I guess i sort of inherited the passion for books from my father since the rest of my family just crinkle their noses on the mention of books!!! *making a disgusted face*. I mean how can someone just not read books is beyond me. Anyways, as i was saying i started reading from an early age. You can just leave me locked up in a room full of books for years (and food :P) and you won’t hear me complaining once. 

Whenever i am angry or sad i start reading. I get myself lost in a world of happy endings and play fights and sorta-fairytales. I allow myself to believe for sometime that things happening are meant to be, that it would lead to something beautiful, something which will make everything worth it. Maybe this will sound crazy, but the books…well…they sort of speak to me. I get comforted. I find solutions to my problems. I don’t really believe that everything is destined and that it happens for the good of our own, but reading books, it makes me want to believe all that and in everything else too. You wanna know how it makes everthing fine for me?? I will give you an example. 

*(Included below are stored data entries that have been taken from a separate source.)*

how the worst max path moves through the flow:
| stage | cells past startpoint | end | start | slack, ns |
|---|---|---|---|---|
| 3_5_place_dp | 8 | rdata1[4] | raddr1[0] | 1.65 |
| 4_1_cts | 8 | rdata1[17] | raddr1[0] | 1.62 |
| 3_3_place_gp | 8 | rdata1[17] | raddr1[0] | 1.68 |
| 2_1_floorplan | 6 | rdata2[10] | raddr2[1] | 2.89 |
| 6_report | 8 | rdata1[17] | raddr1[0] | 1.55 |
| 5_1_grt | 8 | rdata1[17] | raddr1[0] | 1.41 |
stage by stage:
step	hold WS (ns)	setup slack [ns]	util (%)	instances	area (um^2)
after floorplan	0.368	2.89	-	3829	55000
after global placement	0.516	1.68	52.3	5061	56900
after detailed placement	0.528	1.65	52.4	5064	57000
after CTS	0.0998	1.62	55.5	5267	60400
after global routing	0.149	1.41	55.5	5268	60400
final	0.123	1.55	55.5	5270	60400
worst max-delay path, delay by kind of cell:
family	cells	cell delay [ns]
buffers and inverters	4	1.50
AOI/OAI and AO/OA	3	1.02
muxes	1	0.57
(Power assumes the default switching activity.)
[src/rtl/control_unit_seq.sv]
// ID-stage control unit: registers decoded control words into the ID/EX boundary and
// sequences MUL occupancy and LDM/STM beats, with flush and stall handling.
module control_unit_seq
   import control_unit_seq_pkg::*;
#(
   parameter int unsigned MODE_LEN     = 2,
   parameter int unsigned OPCODE_LEN   = 4,
   parameter int unsigned EXEC_CMD_LEN = 4,
   parameter int unsigned REG_LIST_W   = 16,
   parameter int unsigned MUL_CYCLES   = 4,
   localparam int unsigned IDX_W       = $clog2(REG_LIST_W)
) (
   input  logic                    clk,
   input  logic                    rst_n,
   input  logic                    in_valid,
   output logic                    in_ready,
   input  logic [MODE_LEN-1:0]     mode,
   input  logic [OPCODE_LEN-1:0]   opcode,
   input  logic                    s,
   input  logic [REG_LIST_W-1:0]   reg_list,
   input  logic                    stall_in,
   input  logic                    flush,
   output logic                    out_valid,
   output logic [EXEC_CMD_LEN-1:0] exec_command,
   output logic                    mem_read,
   output logic                    mem_write,
   output logic                    wb_en,
   output logic                    branch,
   output logic                    status_update_en,
   output logic                    illegal,
   output logic [IDX_W-1:0]        xfer_reg_idx,
   output logic                    xfer_first,
   output logic                    xfer_last,
   output logic                    busy
);

   localparam int unsigned CntW = (MUL_CYCLES > 1) ? $clog2(MUL_CYCLES) : 1;

   state_e                state_d, state_q;
   ctrl_t                 ctrl_d, ctrl_q;
   logic [REG_LIST_W-1:0] pending_d, pending_q;
   logic                  dir_d, dir_q;
   logic [CntW-1:0]       cnt_d, cnt_q;
   logic [IDX_W-1:0]      idx_d, idx_q;
   logic                  first_d, first_q;
   logic                  last_d, last_q;

   logic [REG_LIST_W-1:0] scan;
   logic [IDX_W-1:0]      scan_idx;
   logic                  scan_one;

   assign in_ready = (state_q == StIdle) && !stall_in;

   // The first beat comes straight from reg_list on the accept edge; later beats from pending.
   assign scan = (state_q == StIdle) ? reg_list : pending_q;

   lowest_set_bit #(.W(REG_LIST_W)) u_lsb (
      .vec_i      (scan),
      .idx_o      (scan_idx),
      .one_left_o (scan_one)
   );

   always_comb begin
      state_d   = state_q;
      ctrl_d    = ctrl_q;
      pending_d = pending_q;
      dir_d     = dir_q;
      cnt_d     = cnt_q;
      idx_d     = idx_q;
      first_d   = first_q;
      last_d    = last_q;
      if (flush) begin
         state_d   = StIdle;
         ctrl_d    = Bubble;
         pending_d = '0;
         cnt_d     = '0;
         idx_d     = '0;
         first_d   = 1'b0;
         last_d    = 1'b0;
      end else if (!stall_in) begin
         ctrl_d  = Bubble;
         idx_d   = '0;
         first_d = 1'b0;
         last_d  = 1'b0;
         unique case (state_q)
            StIdle: begin
               if (in_valid) begin
                  unique case (mode)
                     ModeArith: begin
                        ctrl_d = decode_arith(opcode, s);
                        if (opcode == OpMul && MUL_CYCLES > 1) begin
                           state_d = StMulWait;
                           cnt_d   = CntW'(MUL_CYCLES - 1);
                        end
                     end
                     ModeMem: ctrl_d = mem_word(s);
                     ModeBranch: begin
                        ctrl_d.valid  = 1'b1;
                        ctrl_d.branch = 1'b1;
                     end
                     default: begin
                        dir_d     = s;
                        pending_d = reg_list & (reg_list - REG_LIST_W'(1));
                        if (reg_list == '0) begin
                           ctrl_d.valid   = 1'b1;
                           ctrl_d.illegal = 1'b1;
                        end else begin
                           ctrl_d  = mem_word(s);
                           idx_d   = scan_idx;
                           first_d = 1'b1;
                           last_d  = scan_one;
                           if (!scan_one) state_d = StBlock;
                        end
                     end
                  endcase
               end
            end
            StBlock: begin
               ctrl_d    = mem_word(dir_q);
               idx_d     = scan_idx;
               last_d    = scan_one;
               pending_d = pending_q & (pending_q - REG_LIST_W'(1));
               if (scan_one) state_d = StIdle;
            end
            StMulWait: begin
               cnt_d = cnt_q - CntW'(1);
               if (cnt_q <= CntW'(1)) state_d = StIdle;
            end
            default: state_d = StIdle;
         endcase
      end
   end

   always_ff @(posedge clk or negedge rst_n) begin
      if (!rst_n) begin
         state_q   <= StIdle;
         ctrl_q    <= Bubble;
         pending_q <= '0;
         dir_q     <= 1'b0;
         cnt_q     <= '0;
         idx_q     <= '0;
         first_q   <= 1'b0;
         last_q    <= 1'b0;
      end else begin
         state_q   <= state_d;
         ctrl_q    <= ctrl_d;
         pending_q <= pending_d;
         dir_q     <= dir_d;
         cnt_q     <= cnt_d;
         idx_q     <= idx_d;
         first_q   <= first_d;
         last_q    <= last_d;
      end
   end

   assign out_valid        = ctrl_q.valid;
   assign exec_command     = EXEC_CMD_LEN'(ctrl_q.exec);
   assign mem_read         = ctrl_q.mem_read;
   assign mem_write        = ctrl_q.mem_write;
   assign wb_en            = ctrl_q.wb_en;
   assign branch           = ctrl_q.branch;
   assign status_update_en = ctrl_q.status_update_en;
   assign illegal          = ctrl_q.illegal;
   assign xfer_reg_idx     = idx_q;
   assign xfer_first       = first_q;
   assign xfer_last        = last_q;
   assign busy             = (state_q != StIdle);

endmodule
## src/rtl/bimodal_predictor_pkg.sv

```systemverilog
// bp_pkg: shared counter width limit, saturating next-value function and testbench transaction record
package bp_pkg;
  localparam int CTR_MAX_W = 4;
  function automatic logic [CTR_MAX_W-1:0] sat_next(input logic [CTR_MAX_W-1:0] ctr, input logic taken, input int width);
    logic [CTR_MAX_W-1:0] top;
    top = CTR_MAX_W'((1 << width) - 1);
    return taken ? (ctr >= top ? top : ctr + 1'b1) : (ctr == '0 ? '0 : ctr - 1'b1);
  endfunction
  typedef struct packed {
    logic       req_valid;
    logic [7:0] req_pc;
    logic       upd_valid;
    logic [3:0] upd_idx;
    logic       upd_taken;
  } bp_txn_t;
endpackage

```

## src/rtl/bimodal_predictor_if.sv

```systemverilog
// bimodal_predictor_if: request (req_valid/req_pc), prediction (pred_valid/pred_taken/pred_idx) and update (upd_valid/upd_idx/upd_taken) bundle
interface bimodal_predictor_if #(parameter int PC_W = 8, parameter int IDX_W = 4);
  logic             req_valid;
  logic [PC_W-1:0]  req_pc;
  logic             pred_valid;
  logic             pred_taken;
  logic [IDX_W-1:0] pred_idx;
  logic             upd_valid;
  logic [IDX_W-1:0] upd_idx;
  logic             upd_taken;
  modport master (output req_valid, req_pc, upd_valid, upd_idx, upd_taken, input pred_valid, pred_taken, pred_idx);
  modport slave (input req_valid, req_pc, upd_valid, upd_idx, upd_taken, output pred_valid, pred_taken, pred_idx);
endinterface

```

## src/rtl/bimodal_predictor_sat_counter.sv

```systemverilog
// sat_counter: up/down saturating counter (clk, rst_n sync active-low, inc_en update strobe, taken direction, value)
module sat_counter import bp_pkg::*; #(
  parameter int CTR_W = 2,
  parameter logic [CTR_W-1:0] CTR_INIT = '1
) (
  input  logic             clk,
  input  logic             rst_n,
  input  logic             inc_en,
  input  logic             taken,
  output logic [CTR_W-1:0] value
);
  always_ff @(posedge clk)
    if (!rst_n) value <= CTR_INIT;
    else if (inc_en) value <= CTR_W'(sat_next(CTR_MAX_W'(value), taken, CTR_W));
endmodule

```

## src/rtl/bimodal_predictor.sv

```systemverilog
// bimodal_predictor: PC-indexed saturating-counter direction predictor; ports clk, rst_n (sync active-low), bp (slave: req/pred/upd); option BIMODAL_GSHARE_EN xors a global history into the index
module bimodal_predictor import bp_pkg::*; #(
  parameter int PC_W = 8,
  parameter int PC_LSB = 2,
  parameter int IDX_W = 4,
  parameter int CTR_W = 2,
  parameter logic [CTR_W-1:0] CTR_INIT = '1
) (
  input logic clk,
  input logic rst_n,
  bimodal_predictor_if.slave bp
);
  if (PC_W < PC_LSB + IDX_W || CTR_W < 1 || CTR_W > CTR_MAX_W) begin : g_bad_cfg
    $error("bimodal_predictor: illegal PC_W/PC_LSB/IDX_W/CTR_W combination");
  end
  logic [IDX_W-1:0] pc_idx, idx;
  logic [CTR_W-1:0] ctr [2**IDX_W];
  assign pc_idx = bp.req_pc[PC_LSB+IDX_W-1:PC_LSB];
`ifdef BIMODAL_GSHARE_EN
  logic [IDX_W-1:0] ghr;
  always_ff @(posedge clk)
    if (!rst_n) ghr <= '0;
    else if (bp.upd_valid) ghr <= IDX_W'({ghr, bp.upd_taken});
  assign idx = pc_idx ^ ghr;
`else
  assign idx = pc_idx;
`endif
  for (genvar i = 0; i < 2**IDX_W; i++) begin : g_ctr
    sat_counter #(.CTR_W(CTR_W), .CTR_INIT(CTR_INIT)) u_ctr (
      .clk(clk),
      .rst_n(rst_n),
      .inc_en(bp.upd_valid && bp.upd_idx == IDX_W'(i)),
      .taken(bp.upd_taken),
      .value(ctr[i])
    );
  end
  always_ff @(posedge clk)
    if (!rst_n) begin
      bp.pred_valid <= 1'b0;
      bp.pred_taken <= 1'b0;
      bp.pred_idx <= '0;
    end else begin
      bp.pred_valid <= bp.req_valid;
      if (bp.req_valid) begin
        bp.pred_taken <= ctr[idx][CTR_W-1];
        bp.pred_idx <= idx;
      end
    end
endmodule
```

## src/flat_wrapper.sv

```systemverilog
// flat-port wrapper written by rule: the top's interface ports become plain ports
module bimodal_predictor_flat import bp_pkg::*;
#(
  parameter int PC_W = 8,
  parameter int PC_LSB = 2,
  parameter int IDX_W = 4,
  parameter int CTR_W = 2,
  parameter logic [CTR_W-1:0] CTR_INIT = '1
)
  (clk, rst_n, bp_req_valid, bp_req_pc, bp_upd_valid, bp_upd_idx, bp_upd_taken, bp_pred_valid, bp_pred_taken, bp_pred_idx);
  bimodal_predictor_if #(.PC_W(PC_W), .IDX_W(IDX_W)) bp_i ();
  input logic clk;
  input logic rst_n;
  input wire logic [$bits(bp_i.req_valid)-1:0] bp_req_valid;
  input wire logic [$bits(bp_i.req_pc)-1:0] bp_req_pc;
  input wire logic [$bits(bp_i.upd_valid)-1:0] bp_upd_valid;
  input wire logic [$bits(bp_i.upd_idx)-1:0] bp_upd_idx;
  input wire logic [$bits(bp_i.upd_taken)-1:0] bp_upd_taken;
  output wire logic [$bits(bp_i.pred_valid)-1:0] bp_pred_valid;
  output wire logic [$bits(bp_i.pred_taken)-1:0] bp_pred_taken;
  output wire logic [$bits(bp_i.pred_idx)-1:0] bp_pred_idx;
  assign bp_i.req_valid = bp_req_valid;
  assign bp_i.req_pc = bp_req_pc;
  assign bp_i.upd_valid = bp_upd_valid;
  assign bp_i.upd_idx = bp_upd_idx;
  assign bp_i.upd_taken = bp_upd_taken;
  assign bp_pred_valid = bp_i.pred_valid;
  assign bp_pred_taken = bp_i.pred_taken;
  assign bp_pred_idx = bp_i.pred_idx;
  bimodal_predictor #(.PC_W(PC_W), .PC_LSB(PC_LSB), .IDX_W(IDX_W), .CTR_W(CTR_W), .CTR_INIT(CTR_INIT)) u_core (.clk(clk), .rst_n(rst_n), .bp(bp_i));
endmodule
```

Me and my best friend Emby…well…we fight a lot (which only happens since we mean a lot to each other.. I mean you don’t go off fighting with someone you don’t give a shit about!!). So continuing, some months ago we had a kind of a huge fight and the fact that we both are short-tempered and stubborn didn’t really help. We were talking on the phone and she just said that she didn’t want to deal with this now and hanged up on me. I would be lying if i said that the only thing i felt was anger because mixed up with it was Hurt. Of course since i didn’t want to cry in front of my parents and my sister, i turned it up to anger. I had no idea i was literally heaving until my sister asked me what was wrong. I just gave her some bullshit, took my phone and left saying that i was going for a run. I went to a nearby park and sat on a swing and started reading a book on my phone without even reading the title of the book. I don’t know if it was a coincidence or what but the book was about two best friends who stopped talking to each other because of some misunderstanding. They all along wanted to go and talk to each other, share their feelings and experiences but both being stubborn, no one took the initiative. Then one day one of them meets with a pretty brutal accident and slips into coma. The other finally understands her mistakes and then goes to the hospital everyday to talk to her best friend. Months later when her best friend finally slips out of it they sort it out and go back to being best friends.(that was just the gist of it. In reality a hell lot of things happen which make them realize that they were each other’s strength)(and i don’t know which book it was since i had to format my phone, but i am still trying to find it). I was sitting in the park for 3 hours then. On the walk back i realized that such petty issues should not destroy our friendship. I called her and apologized and soon everthing was normal. It made me want to believe that maybe it did happen for a reason, because i sure did learn a lesson that day. 

For all those out there who don’t read books: Its not geeky or nerdy to read books. In fact you learn things no would ever teach you. You experience stuff you would never in real life. Its almost Life-altering and i really wish you start reading. 

Just maybe someday you would all realize that they aren’t just a bundle of printed papers bound together. They are a bundle of hope, love, friendship and life bound together. A Smaller World inside the Bigger One.